Background & Concepts
vlcn
allows applications to maintain their state locally and, if desired, merge that state with other peers or a central service at some future point in time. This merging process is guaranteed to converge all nodes to the same state and not run into conflicts.
This enables:
- Development of offline & Local-First applications
- Apps that are responsive even in the face of network partitions
- Reduced cloud and infrastructure costs by leveraging compute and storage of client devices
vlcn
also provides some primitives to simplify application development by allowing developers to subscribe to the database and react on changes. The same concept as the proposal made here.
Concepts
The core technologies that make this possible are:
- SQLite
- CRDTs & CRRs
- Live Queries
SQLite
SQLite is the world's most used embedded database. Your phone, tv, car, desktop, laptop, wifi route, etc. all probably have one or many instances of SQLite
embedded into them. SQLite
is extremely tiny and fast and embeds directly into your application, meaning queries take microseconds to fulfill. SQLite
, however, has little support for merging and applying changes from other SQLite
databases. The support it does have requires the developer to manually resolve conflicts.
CRDTs & CRRs
That brings us to CRDTs or "conflict free replicated data types." Any number of people can make concurrent writes to a CRDT
. As messages are exchanged between nodes in the system, all instances of the CRDT
are guaranteed to eventually converge to the same state.
CRDTs
sound a bit magic but they can be incredibly dumb (a set that can only grow is a CRDT
), or much more complex (a data structure for capturing edits to rich text). The other thing to consider is whether or not the academic notion of "convergence" matches the expectations of your product use case. For the vast majority of use cases, vlcn
has found the answer to be yes. Many use cases can also get away with simple CRDT
algorithms such as LWW maps, LWW registers, and RW-sets.
At the time of this writing, vlcn
:
- Models tables as remove win set (RW-Sets)
- Models rows as last write wins maps (LWW Maps)
- Models columns as last write wins registers (LWW Registers)
In other words:
- If multiple users concurrently add many rows (all rows have differing primary keys), all rows will be retained.
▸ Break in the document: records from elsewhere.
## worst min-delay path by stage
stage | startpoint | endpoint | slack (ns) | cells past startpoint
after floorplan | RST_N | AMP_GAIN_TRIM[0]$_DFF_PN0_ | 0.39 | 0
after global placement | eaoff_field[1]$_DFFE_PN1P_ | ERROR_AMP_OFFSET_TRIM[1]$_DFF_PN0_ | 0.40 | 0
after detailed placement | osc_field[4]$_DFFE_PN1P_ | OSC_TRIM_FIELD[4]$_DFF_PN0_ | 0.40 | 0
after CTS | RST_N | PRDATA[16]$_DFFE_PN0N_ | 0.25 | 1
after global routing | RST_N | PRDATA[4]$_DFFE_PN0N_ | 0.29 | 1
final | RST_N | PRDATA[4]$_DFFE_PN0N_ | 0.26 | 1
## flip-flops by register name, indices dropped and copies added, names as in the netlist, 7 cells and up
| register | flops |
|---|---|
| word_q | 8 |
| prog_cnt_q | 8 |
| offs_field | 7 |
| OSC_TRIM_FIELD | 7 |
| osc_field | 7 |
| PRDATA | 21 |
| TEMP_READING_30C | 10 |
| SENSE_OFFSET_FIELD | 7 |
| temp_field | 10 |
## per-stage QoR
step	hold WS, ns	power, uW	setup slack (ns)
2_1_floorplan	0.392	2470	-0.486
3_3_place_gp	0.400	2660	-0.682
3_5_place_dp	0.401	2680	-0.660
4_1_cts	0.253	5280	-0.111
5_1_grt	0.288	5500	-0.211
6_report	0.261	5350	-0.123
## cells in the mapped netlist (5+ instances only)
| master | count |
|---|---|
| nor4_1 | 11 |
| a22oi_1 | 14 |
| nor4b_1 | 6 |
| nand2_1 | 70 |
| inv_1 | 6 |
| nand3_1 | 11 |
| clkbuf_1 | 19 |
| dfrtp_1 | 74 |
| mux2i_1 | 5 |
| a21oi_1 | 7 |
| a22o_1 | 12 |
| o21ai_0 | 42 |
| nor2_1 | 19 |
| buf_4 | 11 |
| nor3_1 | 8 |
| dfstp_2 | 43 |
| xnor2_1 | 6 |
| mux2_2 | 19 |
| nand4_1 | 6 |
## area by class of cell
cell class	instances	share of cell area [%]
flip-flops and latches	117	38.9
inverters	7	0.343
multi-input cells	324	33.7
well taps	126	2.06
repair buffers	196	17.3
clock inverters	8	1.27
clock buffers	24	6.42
`src/verilog/sdm_pkg.sv`:
```
// Notes on behaviour
// - Master role when master select bit set
// - Deserial framing when config field is 01
// - Compare received frame against polarity and mask
// - Match-stop bit set: stop after a matching frame
// - Match sets flag and raises interrupt
// - Stopped transfers never restart after flag clear
package sdm_pkg;

  // ===========================================================
  // Register byte offsets
  localparam logic [7:0] MODULE_CONFIG_OFS  = 8'h00;
  localparam logic [7:0] DESERIAL_CFG0_OFS  = 8'h04;
  localparam logic [7:0] MATCH_POLARITY_OFS = 8'h08;
  localparam logic [7:0] MATCH_MASK_OFS     = 8'h0C;
  localparam logic [7:0] MODULE_STATUS_OFS  = 8'h10;
  localparam logic [7:0] IRQ_MASK_OFS       = 8'h14;
  localparam logic [7:0] TX_DATA_OFS        = 8'h18;
  localparam logic [7:0] RX_DATA_OFS        = 8'h1C;

  // ===========================================================
  // Field positions
  localparam int MASTER_SELECT_POS  = 0;
  localparam int FRAMING_FIELD_LO   = 1;
  localparam int FRAMING_FIELD_HI   = 2;
  localparam int MATCH_STOP_POS     = 0;
  localparam int START_POS          = 1;
  localparam int MATCH_FLAG_POS     = 0;
  localparam int DONE_FLAG_POS      = 1;
  localparam int STOPPED_POS        = 2;
  localparam int BUSY_POS           = 3;

  localparam logic [1:0] FRAMING_DESERIAL = 2'h1;
  localparam logic [1:0] RESP_OKAY        = 2'h0;
  localparam logic [1:0] RESP_SLVERR      = 2'h2;
  localparam logic [31:0] ZERO_WORD       = 32'h0000_0000;

  // ===========================================================
  // Timing: serial clock period
  localparam int SCK_PERIOD_NS = 1000;
  localparam int SYS_PERIOD_NS = 10;
  localparam int SCK_HALF_CYC  = SCK_PERIOD_NS / SYS_PERIOD_NS / 2;

  typedef struct packed {
    logic        masterSelect;
    logic [1:0]  framingConfigField;
    logic        matchStopBit;
  } sdm_cfg_s;

  typedef enum {SDM_IDLE, SDM_SHIFT, SDM_STOPPED} sdm_state_e;

endpackage : sdm_pkg

```
`src/verilog/sdm_match_stop.sv`:
```
// The placing of the registers and the AXI4-Lite slave port were decided locally.
`timescale 1ns/1ps
module sdm_match_stop
  import sdm_pkg::*;
#(
  parameter int FRAME_BITS = 16
)(
  input  wire logic        clk_sys,
  input  wire logic        reset_n,
  input  wire logic        awvalid,
  output      logic        awready,
  input  wire logic [7:0]  awaddr,
  input  wire logic        wvalid,
  output      logic        wready,
  input  wire logic [31:0] wdata,
  input  wire logic [3:0]  wstrb,
  output      logic        bvalid,
  input  wire logic        bready,
  output      logic [1:0]  bresp,
  input  wire logic        arvalid,
  output      logic        arready,
  input  wire logic [7:0]  araddr,
  output      logic        rvalid,
  input  wire logic        rready,
  output      logic [31:0] rdata,
  output      logic [1:0]  rresp,
  output      logic        serialClk,
  output      logic        serialOut,
  input  wire logic        serialIn,
  output      logic        chipSelect_n,
  output      logic        irq
);

  // ===========================================================
  // Registers
  sdm_cfg_s               cfg_q;
  logic [FRAME_BITS-1:0]  polarity_q, mask_q, txData_q, rxData_q, shift_q;
  logic [1:0]             status_q, irqMask_q;
  sdm_state_e             state_q;
  logic [15:0]            divCnt_q;
  logic [7:0]             bitCnt_q;
  logic                   sIn1_q, sIn2_q;
  logic                   startReq_q;
  logic                   awHeld_q, wHeld_q;
  logic [7:0]             awAddr_q;
  logic [31:0]            wData_q;
  logic [3:0]             wStrb_q;
  logic                   frameDone, matchHit, statusRead, doWrite, tick;

  function automatic logic [FRAME_BITS-1:0] sdm_strobe(
    input logic [FRAME_BITS-1:0] oldVal,
    input logic [31:0]           newVal,
    input logic [3:0]            strb
  );
    logic [31:0] w;
    w = {{(32-FRAME_BITS){1'b0}}, oldVal};
    for (int i = 0; i < 4; i++)
    begin
      if (strb[i])
      begin
        w[i*8 +: 8] = newVal[i*8 +: 8];
      end
    end
    return w[FRAME_BITS-1:0];
  endfunction : sdm_strobe
  function automatic logic sdm_match(
    input logic [FRAME_BITS-1:0] rx,
    input logic [FRAME_BITS-1:0] pol,
    input logic [FRAME_BITS-1:0] msk
  );
    return (((rx ^ pol) & ~msk) == '0);
  endfunction : sdm_match

  // ===========================================================
  // AXI write path
  assign awready = ~awHeld_q;
  assign wready  = ~wHeld_q;
  assign doWrite = awHeld_q & wHeld_q & ~bvalid;
  assign bresp   = RESP_OKAY;

  always_ff @(posedge clk_sys or negedge reset_n)
  begin
    if (!reset_n)
    begin
      awHeld_q <= 1'b0;
      wHeld_q  <= 1'b0;
      awAddr_q <= 8'h00;
      wData_q  <= ZERO_WORD;
      wStrb_q  <= 4'h0;
      bvalid   <= 1'b0;
    end
    else
    begin
      if (awvalid && awready)
      begin
        awHeld_q <= 1'b1;
        awAddr_q <= awaddr;
      end
      if (wvalid && wready)
      begin
        wHeld_q <= 1'b1;
        wData_q <= wdata;
        wStrb_q <= wstrb;
      end
      if (doWrite)
      begin
        bvalid   <= 1'b1;
        awHeld_q <= 1'b0;
        wHeld_q  <= 1'b0;
      end
      else if (bvalid && bready)
      begin
        bvalid <= 1'b0;
      end
    end
  end

  // ===========================================================
  // Config registers
  always_ff @(posedge clk_sys or negedge reset_n)
  begin
    if (!reset_n)
    begin
      cfg_q      <= '0;
      polarity_q <= '0;
      mask_q     <= '0;
      txData_q   <= '0;
      irqMask_q  <= 2'h0;
      startReq_q <= 1'b0;
    end
    else
    begin
      startReq_q <= 1'b0;
      if (doWrite)
      begin
        unique case (awAddr_q)
          MODULE_CONFIG_OFS:
          begin
            if (wStrb_q[0])
            begin
              cfg_q.masterSelect       <= wData_q[MASTER_SELECT_POS];
              cfg_q.framingConfigField <= wData_q[FRAMING_FIELD_HI:FRAMING_FIELD_LO];
            end
          end
          DESERIAL_CFG0_OFS:
          begin
            if (wStrb_q[0])
            begin
              cfg_q.matchStopBit <= wData_q[MATCH_STOP_POS];
              startReq_q         <= wData_q[START_POS];
            end
          end
          MATCH_POLARITY_OFS: polarity_q <= sdm_strobe(polarity_q, wData_q, wStrb_q);
          MATCH_MASK_OFS:     mask_q     <= sdm_strobe(mask_q, wData_q, wStrb_q);
          IRQ_MASK_OFS:       irqMask_q  <= wStrb_q[0] ? wData_q[1:0] : irqMask_q;
          TX_DATA_OFS:        txData_q   <= sdm_strobe(txData_q, wData_q, wStrb_q);
          default:            ;
        endcase
      end
    end
  end

  // ===========================================================
  // AXI read path
  assign arready    = ~rvalid;
  assign rresp      = RESP_OKAY;
  assign statusRead = arvalid && arready && (araddr == MODULE_STATUS_OFS);

  always_ff @(posedge clk_sys or negedge reset_n)
  begin
    if (!reset_n)
    begin
      rvalid <= 1'b0;
      rdata  <= ZERO_WORD;
    end
    else if (arvalid && arready)
    begin
      rvalid <= 1'b1;
      unique case (araddr)
        MODULE_CONFIG_OFS:  rdata <= 32'({cfg_q.framingConfigField, cfg_q.masterSelect});
        DESERIAL_CFG0_OFS:  rdata <= 32'(cfg_q.matchStopBit);
        MATCH_POLARITY_OFS: rdata <= 32'(polarity_q);
        MATCH_MASK_OFS:     rdata <= 32'(mask_q);
        MODULE_STATUS_OFS:
          rdata <= 32'({state_q == SDM_SHIFT, state_q == SDM_STOPPED, status_q});
        IRQ_MASK_OFS:       rdata <= 32'(irqMask_q);
        TX_DATA_OFS:        rdata <= 32'(txData_q);
        RX_DATA_OFS:        rdata <= 32'(rxData_q);
        default:            rdata <= ZERO_WORD;
      endcase
    end
    else if (rvalid && rready)
    begin
      rvalid <= 1'b0;
    end
  end

  // ===========================================================
  // Serial engine
  always_ff @(posedge clk_sys or negedge reset_n)
  begin
    if (!reset_n)
    begin
      {sIn2_q, sIn1_q} <= 2'h0;
    end
    else
    begin
      {sIn2_q, sIn1_q} <= {sIn1_q, serialIn};
    end
  end
  assign tick = (divCnt_q == 16'(SCK_HALF_CYC - 1));
  always_ff @(posedge clk_sys or negedge reset_n)
  begin
    if (!reset_n)
    begin
      divCnt_q <= 16'h0000;
    end
    else if (state_q != SDM_SHIFT || tick)
    begin
      divCnt_q <= 16'h0000;
    end
    else
    begin
      divCnt_q <= divCnt_q + 16'h0001;
    end
  end

  assign frameDone = (state_q == SDM_SHIFT) && tick && serialClk
                     && (bitCnt_q == 8'(FRAME_BITS - 1));
  assign matchHit  = frameDone
                     && sdm_match({shift_q[FRAME_BITS-2:0], sIn2_q}, polarity_q, mask_q);

  always_ff @(posedge clk_sys or negedge reset_n)
  begin
    if (!reset_n)
    begin
      state_q   <= SDM_IDLE;
      serialClk <= 1'b0;
      bitCnt_q  <= 8'h00;
      shift_q   <= '0;
      rxData_q  <= '0;
    end
    else
    begin
      unique case (state_q)
        SDM_IDLE:
        begin
          // Master role in deserial framing only
          if (startReq_q && cfg_q.masterSelect
              && cfg_q.framingConfigField == FRAMING_DESERIAL)
          begin
            state_q  <= SDM_SHIFT;
            shift_q  <= txData_q;
            bitCnt_q <= 8'h00;
          end
        end
        SDM_SHIFT:
        begin
          if (tick)
          begin
            serialClk <= ~serialClk;
            if (serialClk)
            begin
              shift_q  <= {shift_q[FRAME_BITS-2:0], sIn2_q};
              bitCnt_q <= bitCnt_q + 8'h01;
              if (frameDone)
              begin
                rxData_q <= {shift_q[FRAME_BITS-2:0], sIn2_q};
                // Stopped state is sticky: only reset leaves it
                state_q  <= (matchHit && cfg_q.matchStopBit) ? SDM_STOPPED
                                                             : SDM_IDLE;
              end
            end
          end
        end
        SDM_STOPPED: state_q <= SDM_STOPPED;
      endcase
    end
  end

  assign serialOut    = shift_q[FRAME_BITS-1];
  assign chipSelect_n = (state_q != SDM_SHIFT);

  // ===========================================================
  // Status and interrupt; set wins over read-clear
  always_ff @(posedge clk_sys or negedge reset_n)
  begin
    if (!reset_n)
    begin
      status_q <= 2'h0;
    end
    else
    begin
      status_q <= (statusRead ? 2'h0 : status_q) | {frameDone, matchHit};
    end
  end

  assign irq = |(status_q & irqMask_q);

endmodule : sdm_match_stop

```
==> src/design/cdwr_pkg.sv <==
// Constants shared by the countdown watchdog design.
// Assumes a 200 MHz core clock and an 8-bit register port.
package cdwr_pkg;

    localparam int          CDWR_ADDR_W         = 8;
    localparam int          CDWR_DATA_W         = 8;
    localparam int          CDWR_CNT_W          = 7;

    // Register map
    localparam logic [7:0]  CDWR_CTRL_OFS       = 8'h08;
    localparam logic [7:0]  CDWR_CTRL_RST       = 8'h7f;
    localparam int          CDWR_ACT_BIT        = 7;
    localparam int          CDWR_TOP_BIT        = 6;

    // Decrement period in machine cycles
    localparam int          CDWR_PRESCALE       = 49152;
    localparam int          CDWR_PRE_W          = 16;

    // Reset pulse length
    localparam int          CDWR_PULSE_NS       = 500;
    localparam int          CDWR_CLK_PERIOD_NS  = 5;
    localparam int          CDWR_PULSE_CYC      = CDWR_PULSE_NS / CDWR_CLK_PERIOD_NS;
    localparam int          CDWR_PULSE_W        = 8;

endpackage

==> src/design/cdwr_pulse_gen.sv <==
// Fixed-length active-low pulse generator.
// Assumes trigger is a one-cycle strobe on the same clock.
`timescale 1ns/1ps
module cdwr_pulse_gen #(
    parameter int LEN = 100,
    parameter int W   = 8
) (
    input  wire logic clk_i,     // Clock
    input  wire logic rst_n_i,   // Synchronised reset, active low
    input  wire logic trig_i,    // Start a pulse
    output logic      pulse_n_o  // Registered pulse, active low
);

    logic [W-1:0] cnt_r;
    logic [W-1:0] cnt_nxt;
    logic         pulse_n_r;
    logic         pulse_n_nxt;

    always_comb begin
        cnt_nxt     = cnt_r;
        pulse_n_nxt = 1'b1;
        if (trig_i) begin
            cnt_nxt     = W'(LEN - 1);
            pulse_n_nxt = 1'b0;
        end else if (cnt_r != '0) begin
            cnt_nxt     = cnt_r - 1'b1;
            pulse_n_nxt = 1'b0;
        end
    end

    always_ff @(posedge clk_i or negedge rst_n_i) begin
        if (!rst_n_i) begin
            cnt_r     <= '0;
            pulse_n_r <= 1'b1;
        end else begin
            cnt_r     <= cnt_nxt;
            pulse_n_r <= pulse_n_nxt;
        end
    end

    assign pulse_n_o = pulse_n_r;

endmodule

==> src/design/cdwr_watchdog.sv <==
// Countdown watchdog that pulls the device reset low on expiry.
// Assumes a simple register port with single-cycle strobes; one clock.
// The reset output is not fed back here; the device reset tree must do it.
// PRESCALE may be shortened for simulation; its default is the real period.
//
// Decided for this implementation: strobed register access.
`timescale 1ns/1ps

////////////////////////////////////////////////////////////////////////////////
// Operation
// - Decrement countdown every 49152 cycles
// - Timeout programmable in 64 steps
// - Active and 40h to 3Fh: reset pulse
// - Disabled after reset; writes cannot disable
// - Write activating with top clear: reset
// - Activate bit set by software only
// - Bits 6:0 hold readable writable countdown
// - Control resets to 7Fh
module cdwr_watchdog
    import cdwr_pkg::*;
#(
    parameter int PRESCALE = cdwr_pkg::CDWR_PRESCALE
) (
    input  wire logic                            core_clk_i,  // 200 MHz clock
    input  wire logic                            reset_n_i,   // Async reset, active low
    input  wire logic [cdwr_pkg::CDWR_ADDR_W-1:0] addr_i,      // Register address
    input  wire logic [cdwr_pkg::CDWR_DATA_W-1:0] wdata_i,     // Write data
    input  wire logic                            wr_i,        // Write strobe
    input  wire logic                            rd_i,        // Read strobe
    output logic      [cdwr_pkg::CDWR_DATA_W-1:0] rdata_o,     // Read data, next cycle
    output logic                                 wdg_rst_n_o  // Reset request, active low
);
    import cdwr_pkg::*;

    ////////////////////////////////////////////////////////////////////////////
    // Reset release
    logic rst_meta_r;
    logic rst_meta_nxt;
    logic rst_n_r;
    logic rst_n_nxt;

    // Only the second stage is read; the first may settle late on release
    always_comb begin
        rst_meta_nxt = 1'b1;
        rst_n_nxt    = rst_meta_r;
    end

    always_ff @(posedge core_clk_i or negedge reset_n_i) begin
        if (!reset_n_i) begin
            rst_meta_r <= 1'b0;
            rst_n_r    <= 1'b0;
        end else begin
            rst_meta_r <= rst_meta_nxt;
            rst_n_r    <= rst_n_nxt;
        end
    end

    ////////////////////////////////////////////////////////////////////////////
    // Register decode; fields of a control write
    logic                  ctrl_wr;
    logic                  wr_act;
    logic                  wr_top;
    logic [CDWR_CNT_W-1:0] wr_cnt;

    assign ctrl_wr = wr_i && (addr_i == CDWR_CTRL_OFS);
    assign wr_act  = wdata_i[CDWR_ACT_BIT];
    assign wr_top  = wdata_i[CDWR_TOP_BIT];
    assign wr_cnt  = wdata_i[CDWR_CNT_W-1:0];

    ////////////////////////////////////////////////////////////////////////////
    // Prescaler; one tick closes each decrement period
    // PRESCALE must fit the prescaler width
    logic [CDWR_PRE_W-1:0] pre_r;
    logic [CDWR_PRE_W-1:0] pre_nxt;
    logic                  tick;

    assign tick = (pre_r == CDWR_PRE_W'(PRESCALE - 1));

    always_comb begin
        pre_nxt = pre_r + 1'b1;
        if (ctrl_wr || tick) begin
            // Restart on a write so a refresh always buys whole steps
            pre_nxt = '0;
        end
    end

    always_ff @(posedge core_clk_i or negedge rst_n_r) begin
        if (!rst_n_r) begin
            pre_r <= '0;
        end else begin
            pre_r <= pre_nxt;
        end
    end

    ////////////////////////////////////////////////////////////////////////////
    // Activation state; only a reset leaves the on state
    typedef enum logic [1:0] {
        CDWR_ACT_OFF = 2'b01,
        CDWR_ACT_ON  = 2'b10
    } cdwr_act_state_e;

    cdwr_act_state_e act_st_r;
    cdwr_act_state_e act_st_nxt;
    logic            act_on;
    logic            act_on_nxt;

    always_comb begin
        act_st_nxt = act_st_r;
        case (act_st_r)
            CDWR_ACT_OFF: begin
                if (ctrl_wr && wr_act) begin
                    act_st_nxt = CDWR_ACT_ON;
                end
            end
            CDWR_ACT_ON: begin
                // A zero written to the activation bit is ignored
                act_st_nxt = CDWR_ACT_ON;
            end
            default: begin
                // A corrupt code stays armed rather than silently disarm
                act_st_nxt = CDWR_ACT_ON;
            end
        endcase
    end

    always_ff @(posedge core_clk_i or negedge rst_n_r) begin
        if (!rst_n_r) begin
            // Start state follows the reset value of the activation bit
            act_st_r <= CDWR_CTRL_RST[CDWR_ACT_BIT] ? CDWR_ACT_ON
                                                    : CDWR_ACT_OFF;
        end else begin
            act_st_r <= act_st_nxt;
        end
    end

    assign act_on     = (act_st_r == CDWR_ACT_ON);
    assign act_on_nxt = (act_st_nxt == CDWR_ACT_ON);

    ////////////////////////////////////////////////////////////////////////////
    // Countdown; a write wins over a tick in the same cycle
    logic [CDWR_CNT_W-1:0] cnt_r;
    logic [CDWR_CNT_W-1:0] cnt_nxt;

    always_comb begin
        cnt_nxt = cnt_r;
        if (ctrl_wr) begin
            cnt_nxt = wr_cnt;
        end else if (tick) begin
            // Wraps from 00h to 7Fh while disabled
            cnt_nxt = cnt_r - 1'b1;
        end
    end

    always_ff @(posedge core_clk_i or negedge rst_n_r) begin
        if (!rst_n_r) begin
            cnt_r <= CDWR_CTRL_RST[CDWR_CNT_W-1:0];
        end else begin
            cnt_r <= cnt_nxt;
        end
    end

    ////////////////////////////////////////////////////////////////////////////
    // Reset triggers
    logic expire;
    logic soft_fire;
    logic fire;

    // Expiry on the 40h to 3Fh roll only; a refresh that cycle saves it
    assign expire    = act_on && tick && !ctrl_wr && (cnt_r == 7'h40);

    // Activated with the top bit clear, also when already active
    assign soft_fire = ctrl_wr && act_on_nxt && !wr_top;
    assign fire      = expire || soft_fire;

    ////////////////////////////////////////////////////////////////////////////
    // Reset pulse; the only effect on the rest of the device
    // A new trigger during a pulse restarts its length
    cdwr_pulse_gen #(
        .LEN (CDWR_PULSE_CYC),
        .W   (CDWR_PULSE_W)
    ) u_pulse (
        .clk_i     (core_clk_i),
        .rst_n_i   (rst_n_r),
        .trig_i    (fire),
        .pulse_n_o (wdg_rst_n_o)
    );

    ////////////////////////////////////////////////////////////////////////////
    // Read port; unmapped addresses read zero
    logic [CDWR_DATA_W-1:0] rdata_r;
    logic [CDWR_DATA_W-1:0] rdata_nxt;

    always_comb begin
        rdata_nxt = '0;
        if (rd_i) begin
            case (addr_i)
                CDWR_CTRL_OFS: begin
                    rdata_nxt = {act_on, cnt_r};
                end
                default: begin
                    rdata_nxt = '0;
                end
            endcase
        end
    end

    always_ff @(posedge core_clk_i or negedge rst_n_r) begin
        if (!rst_n_r) begin
            rdata_r <= '0;
        end else begin
            rdata_r <= rdata_nxt;
        end
    end

    assign rdata_o = rdata_r;

endmodule
**config.mk**
```make
export PLATFORM = sky130hd
export DESIGN_NAME = hilo_cop_logic_store_decode
export DESIGN_NICKNAME = d
export VERILOG_FILES = /design/src/pkg/isa_decode_pkg.sv /design/src/design/clamp_unit.sv /design/src/design/hilo_cop_logic_store_decode.sv
export SDC_FILE = /design/constraint.sdc
export NUM_CORES = 2
export LEC_CHECK = 0
export BUFFER_PORTS_ARGS = -buffer_cell sky130_fd_sc_hd__buf_2
export CAP_MARGIN = 5
export CELL_PAD_IN_SITES_DETAIL_PLACEMENT = 1
export CELL_PAD_IN_SITES_GLOBAL_PLACEMENT = 1
export CORE_ASPECT_RATIO = 0.6
export CORE_MARGIN = 4
export CORE_UTILIZATION = 44
export CTS_CLUSTER_SIZE = 10
export DETAILED_ROUTE_END_ITERATION = 10
export HOLD_SLACK_MARGIN = 0.15
export PLACE_DENSITY_LB_ADDON = 0.15
export SYNTH_ARGS = -nofsm -noshare
export SYNTH_HDL_FRONTEND = slang
export SYNTH_HIERARCHICAL = 1
export SYNTH_SLANG_ARGS = --single-unit
```
**constraint.sdc**
```tcl
create_clock -name ref_clk -period 12.6 [get_ports ref_clk]
set_input_delay 2.52 -clock ref_clk [delete_from_list [all_inputs] [get_ports ref_clk]]
set_output_delay 2.52 -clock ref_clk [all_outputs]
set_load 0.02 [all_outputs]
```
- If a user deletes a row that another user updated, the delete wins
- If multiple users concurrently edit different columns of the same row (same primary key), the final state of the row will be a combination of everyone's values
- If multiple users edit the same column of the same row, the final state of the cell will be the write from the user who is deemed to have written last.
Add-wins (rather than remove-wins) semantics can easily be added by the developer via including a column that acts as an isDeleted
flag. vlcn
doesn't support this by default given the current climate around privacy and "deleted means deleted."
CRDTs that are on the roadmap but not yet built:
- Counters
- Sequence/Array & Rich Text CRDTs
- Multi-value registers
- *Fractional Indexing
One thing to point out is that CRDTs
are eventually consistent. I.e., vlcn
is adding partition tolerant and eventually consistent data structures to a normally strongly consistent relational model. This introduces some new angles to consider when designing a schema that includes CRDTs
which is covered in docs/bits-table-requirements.
The composition of the set of CRDTs required to fulfill the table abstraction in a RDBMS is called a CRR
or Conflict Free Replicated Relation
.
*while "fractional indexing" doesn't sound like a CRDT it needs some special care to be usable in a multi-writer system.
Live Queries
Live queries allow your application to:
- Express the data it needs
- Be notified whenever that data changes
This is especially helpful in situations where your database could be merging in updates from other peers or a server in the background. E.g., when doing any sort of live editing, collaboration or device sync.